What are nitro Arenes?
The nitroarenes are a large class of structurally related chemicals nor- mally found in particulate emissions from many combustion sources, most notably, diesel exhausts. These molecules are nitro-substituted. derivatives of polycyclic aromatic hydrocarbons (arenes) with at least.
Which Electrophile is formed during nitration of benzene?
What happens when benzene is treated with conc h2so4and conc hno3 at 330 K?
Explanation: Benzene when treated with concentrated nitric acid and sulfuric acid at 330K temperature it forms nitrobenzene that is nitration occurs. The reaction is highly explosive and risky as a lot of heat is evolved during the reaction.
What happens when benzene is heated with conc h2so4?
Heating benzene with conc. sulphuric acid for a few hours results in the formation of benzenesulphonic acid. This reaction is an electrophilic substitution reaction.
Which is the nitro group in the nitration of benzene?
The nitration of benzene is another example of an electrophilic aromatic substitution reaction. In this reaction, a hydrogen atom on the benzene ring is substituted with a nitro group (-NO 2 ).
How does the nitronium ion react with benzene?

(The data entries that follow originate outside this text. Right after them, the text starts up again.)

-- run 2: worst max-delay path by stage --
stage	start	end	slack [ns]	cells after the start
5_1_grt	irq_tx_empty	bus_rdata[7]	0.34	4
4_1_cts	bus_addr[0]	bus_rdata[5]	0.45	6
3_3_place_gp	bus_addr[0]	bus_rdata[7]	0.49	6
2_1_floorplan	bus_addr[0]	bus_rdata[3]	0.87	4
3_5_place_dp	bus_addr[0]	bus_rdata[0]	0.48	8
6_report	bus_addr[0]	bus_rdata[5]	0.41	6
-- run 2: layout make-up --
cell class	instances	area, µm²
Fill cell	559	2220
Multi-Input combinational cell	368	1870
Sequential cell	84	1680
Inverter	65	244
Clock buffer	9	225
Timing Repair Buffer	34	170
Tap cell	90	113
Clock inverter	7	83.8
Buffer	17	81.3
**src/rtl/acc_stat_pkg.sv**
```systemverilog
package acc_stat_pkg;
  localparam int unsigned NCH_DEF   = 12;
  localparam int unsigned DW_DEF    = 16;
  localparam int unsigned AW_DEF    = 10;
  localparam int unsigned STAT_BASE = 'h200;
  localparam int unsigned CH_STRIDE = 'h10;
  localparam int unsigned CLR_OFS   = 'h04;

  typedef enum logic [2:0] {
    RS_NONE, RS_LATE, RS_MEAS, RS_FRESH, RS_OVER
  } rsel_e;
endpackage

```
**src/rtl/acc_live_flag.sv**
```systemverilog
module acc_live_flag (
  input  logic clk,
  input  logic rst_n,
  input  logic dump,
  input  logic consume,
  output logic fresh_q,
  output logic over_q
);
  always_ff @(posedge clk) begin
    if (!rst_n) begin
      fresh_q <= 1'b0;
      over_q  <= 1'b0;
    end else if (dump) begin
      // dump wins over a same-cycle consume
      fresh_q <= 1'b1;
      over_q  <= over_q | fresh_q;
    end else if (consume) begin
      fresh_q <= 1'b0;
      over_q  <= 1'b0;
    end
  end
endmodule

```
**src/rtl/acc_host_dec.sv**
```systemverilog
module acc_host_dec
  import acc_stat_pkg::*;
#(
  parameter int unsigned NCH = NCH_DEF,
  parameter int unsigned AW  = AW_DEF
) (
  input  logic [AW-1:0]  addr,
  input  logic           wr,
  output logic           latch_p,
  output logic [NCH-1:0] clr_vec,
  output rsel_e          rsel
);
  localparam logic [AW-1:0] A_LATE  = AW'(STAT_BASE + 'h0);
  localparam logic [AW-1:0] A_MEAS  = AW'(STAT_BASE + 'h4);
  localparam logic [AW-1:0] A_FRESH = AW'(STAT_BASE + 'h8);
  localparam logic [AW-1:0] A_OVER  = AW'(STAT_BASE + 'hC);

  assign latch_p = wr && (addr == A_LATE);

  for (genvar c = 0; c < NCH; c++) begin : g_clr
    localparam logic [AW-1:0] A_CLR = AW'(c * CH_STRIDE + CLR_OFS);
    assign clr_vec[c] = wr && (addr == A_CLR);
  end

  always_comb begin
    unique case (addr)
      A_LATE:  rsel = RS_LATE;
      A_MEAS:  rsel = RS_MEAS;
      A_FRESH: rsel = RS_FRESH;
      A_OVER:  rsel = RS_OVER;
      default: rsel = RS_NONE;
    endcase
  end
endmodule

```
**src/rtl/acc_snap_bank.sv**
```systemverilog
module acc_snap_bank #(
  parameter int unsigned NCH = 12
) (
  input  logic           clk,
  input  logic           rst_n,
  input  logic           latch_p,
  input  logic [NCH-1:0] clr_vec,
  input  logic [NCH-1:0] live_fresh,
  input  logic [NCH-1:0] live_over,
  input  logic [NCH-1:0] live_late,
  input  logic [NCH-1:0] live_meas,
  output logic [NCH-1:0] snap_fresh,
  output logic [NCH-1:0] snap_over,
  output logic [NCH-1:0] snap_late,
  output logic [NCH-1:0] snap_meas
);
  always_ff @(posedge clk) begin
    if (!rst_n) begin
      snap_fresh <= '0;
      snap_over  <= '0;
      snap_late  <= '0;
      snap_meas  <= '0;
    end else if (latch_p) begin
      snap_fresh <= live_fresh;
      snap_over  <= live_over;
      snap_late  <= live_late;
      snap_meas  <= live_meas;
    end else if (|clr_vec) begin
      snap_fresh <= snap_fresh & ~clr_vec;
      snap_over  <= snap_over  & ~clr_vec;
      snap_late  <= snap_late  & ~clr_vec;
    end
  end
endmodule

```
**src/rtl/acc_status_flags.sv**
```systemverilog
module acc_status_flags
  import acc_stat_pkg::*;
#(
  parameter int unsigned NCH = NCH_DEF,
  parameter int unsigned DW  = DW_DEF,
  parameter int unsigned AW  = AW_DEF
) (
  input  logic           clk,
  input  logic           rst_n,
  input  logic [NCH-1:0] dump_i,
  input  logic [NCH-1:0] consume_i,
  input  logic [NCH-1:0] code_late_i,
  input  logic [NCH-1:0] meas_miss_i,
  input  logic [AW-1:0]  host_addr,
  input  logic           host_wr,
  input  logic [DW-1:0]  host_wdata,
  output logic [DW-1:0]  host_rdata
);
  localparam int unsigned PADW = DW - NCH;

  logic [NCH-1:0] live_fresh, live_over;
  logic [NCH-1:0] snap_fresh, snap_over, snap_late, snap_meas;
  logic [NCH-1:0] clr_vec;
  logic           latch_p;
  rsel_e          rsel;
  logic [NCH-1:0] rvec;
  logic           unused_wdata;

  assign unused_wdata = ^host_wdata;

  for (genvar c = 0; c < NCH; c++) begin : g_ch
    acc_live_flag u_flag (
      .clk     (clk),
      .rst_n   (rst_n),
      .dump    (dump_i[c]),
      .consume (consume_i[c]),
      .fresh_q (live_fresh[c]),
      .over_q  (live_over[c])
    );
  end

  acc_host_dec #(.NCH(NCH), .AW(AW)) u_dec (
    .addr    (host_addr),
    .wr      (host_wr),
    .latch_p (latch_p),
    .clr_vec (clr_vec),
    .rsel    (rsel)
  );

  acc_snap_bank #(.NCH(NCH)) u_snap (
    .clk        (clk),
    .rst_n      (rst_n),
    .latch_p    (latch_p),
    .clr_vec    (clr_vec),
    .live_fresh (live_fresh),
    .live_over  (live_over),
    .live_late  (code_late_i),
    .live_meas  (meas_miss_i),
    .snap_fresh (snap_fresh),
    .snap_over  (snap_over),
    .snap_late  (snap_late),
    .snap_meas  (snap_meas)
  );

  always_comb begin
    unique case (rsel)
      RS_LATE:  rvec = snap_late;
      RS_MEAS:  rvec = snap_meas;
      RS_FRESH: rvec = snap_fresh;
      RS_OVER:  rvec = snap_over;
      default:  rvec = '0;
    endcase
  end

  if (PADW > 0) begin : g_pad
    assign host_rdata = {{PADW{1'b0}}, rvec};
  end else begin : g_nopad
    assign host_rdata = rvec[DW-1:0];
  end
endmodule

```
File: src/rtl/fsync_serial_pkg.sv
package fsync_serial_pkg;

    typedef enum logic {
        FRAME_SHORT = 1'b0,
        FRAME_LONG  = 1'b1
    } frame_sel_e;

    // frame length in master clocks for the selected mode
    function automatic int unsigned frame_clocks(input frame_sel_e sel,
                                                 input int unsigned short_len,
                                                 input int unsigned long_len);
        return (sel == FRAME_LONG) ? long_len : short_len;
    endfunction

endpackage

File: src/rtl/fsd_timebase.sv
module fsd_timebase
    import fsync_serial_pkg::*;
#(
    parameter int CNT_W     = 12,
    parameter int DIV_W     = 2,
    parameter int SHORT_LEN = 256,
    parameter int LONG_LEN  = 2560
) (
    input  logic             clk,
    input  logic             rst_n,
    input  logic [DIV_W-1:0] div_sel,
    input  logic             long_frame,
    output logic             bclk_reg,
    output logic             fsync,
    output logic             rise_evt,
    output logic             frame_first
);

    typedef struct packed {
        logic [CNT_W-1:0] fcnt;
        logic             bclk;
        logic             fsync;
    } tb_state_t;

    tb_state_t st_q, st_d;

    logic [CNT_W-1:0] ratio;
    logic [CNT_W-1:0] half;
    logic [CNT_W-1:0] len;
    logic [CNT_W-1:0] phase;

    always_comb begin
        ratio = CNT_W'(1) << div_sel;
        half  = ratio >> 1;
        len   = CNT_W'(frame_clocks(frame_sel_e'(long_frame), SHORT_LEN, LONG_LEN));
        st_d  = st_q;

        // master-clock position inside the frame
        if (st_q.fcnt >= len - CNT_W'(1))
            st_d.fcnt = '0;
        else
            st_d.fcnt = st_q.fcnt + CNT_W'(1);

        phase = st_d.fcnt & (ratio - CNT_W'(1));

        // divided bit clock: high in the first half of each bit period
        st_d.bclk = (div_sel == '0) ? 1'b1 : (phase < half);

        // sync goes high one clock before the rising edge at fcnt==0,
        // then holds for the rest of one bit period
        if (st_d.fcnt == len - CNT_W'(1))
            st_d.fsync = 1'b1;
        else
            st_d.fsync = st_q.fsync && (st_d.fcnt < ratio - CNT_W'(1));

        rise_evt    = (phase == '0);
        frame_first = (st_d.fcnt == '0);
    end

    always_ff @(posedge clk) begin
        if (!rst_n) begin
            st_q.fcnt  <= '0;
            st_q.bclk  <= 1'b1;
            st_q.fsync <= 1'b0;
        end else begin
            st_q <= st_d;
        end
    end

    assign bclk_reg = st_q.bclk;
    assign fsync    = st_q.fsync;

endmodule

This leads to the cleavage of the bond between the nitrogen and the protonated oxygen, with the electrons going onto the oxygen (neutralizing the charge), and releasing water. This forms the electrophilic nitronium ion required for reaction with benzene: With the nitronium ion electrophile formed, it can react with the benzene ring.
Which is a better electrophile nitric acid or benzene?
As with other electrophilic aromatic substitution reactions, the benzene ring acts as a nucleophile. However, nitric acid (HNO 3) is not a very good electrophile (nor is benzene a very good nucleophile). Sulfuric acid (H 2 SO 4) helps overcome this by converting nitric acid into nitronium ions (NO 2+ ), which are much better electrophiles.
How does Nitro break the C-H bond in benzene?
This is accomplished by removing the hydrogen atom on the benzene carbon bonded to the new nitro group. The water molecule released earlier can act as a base, donating a lone pair to this hydrogen, breaking the C-H bond, and re-forming the double bond in the benzene ring (or more accurately, re-establishing the aromaticity of the benzene ring).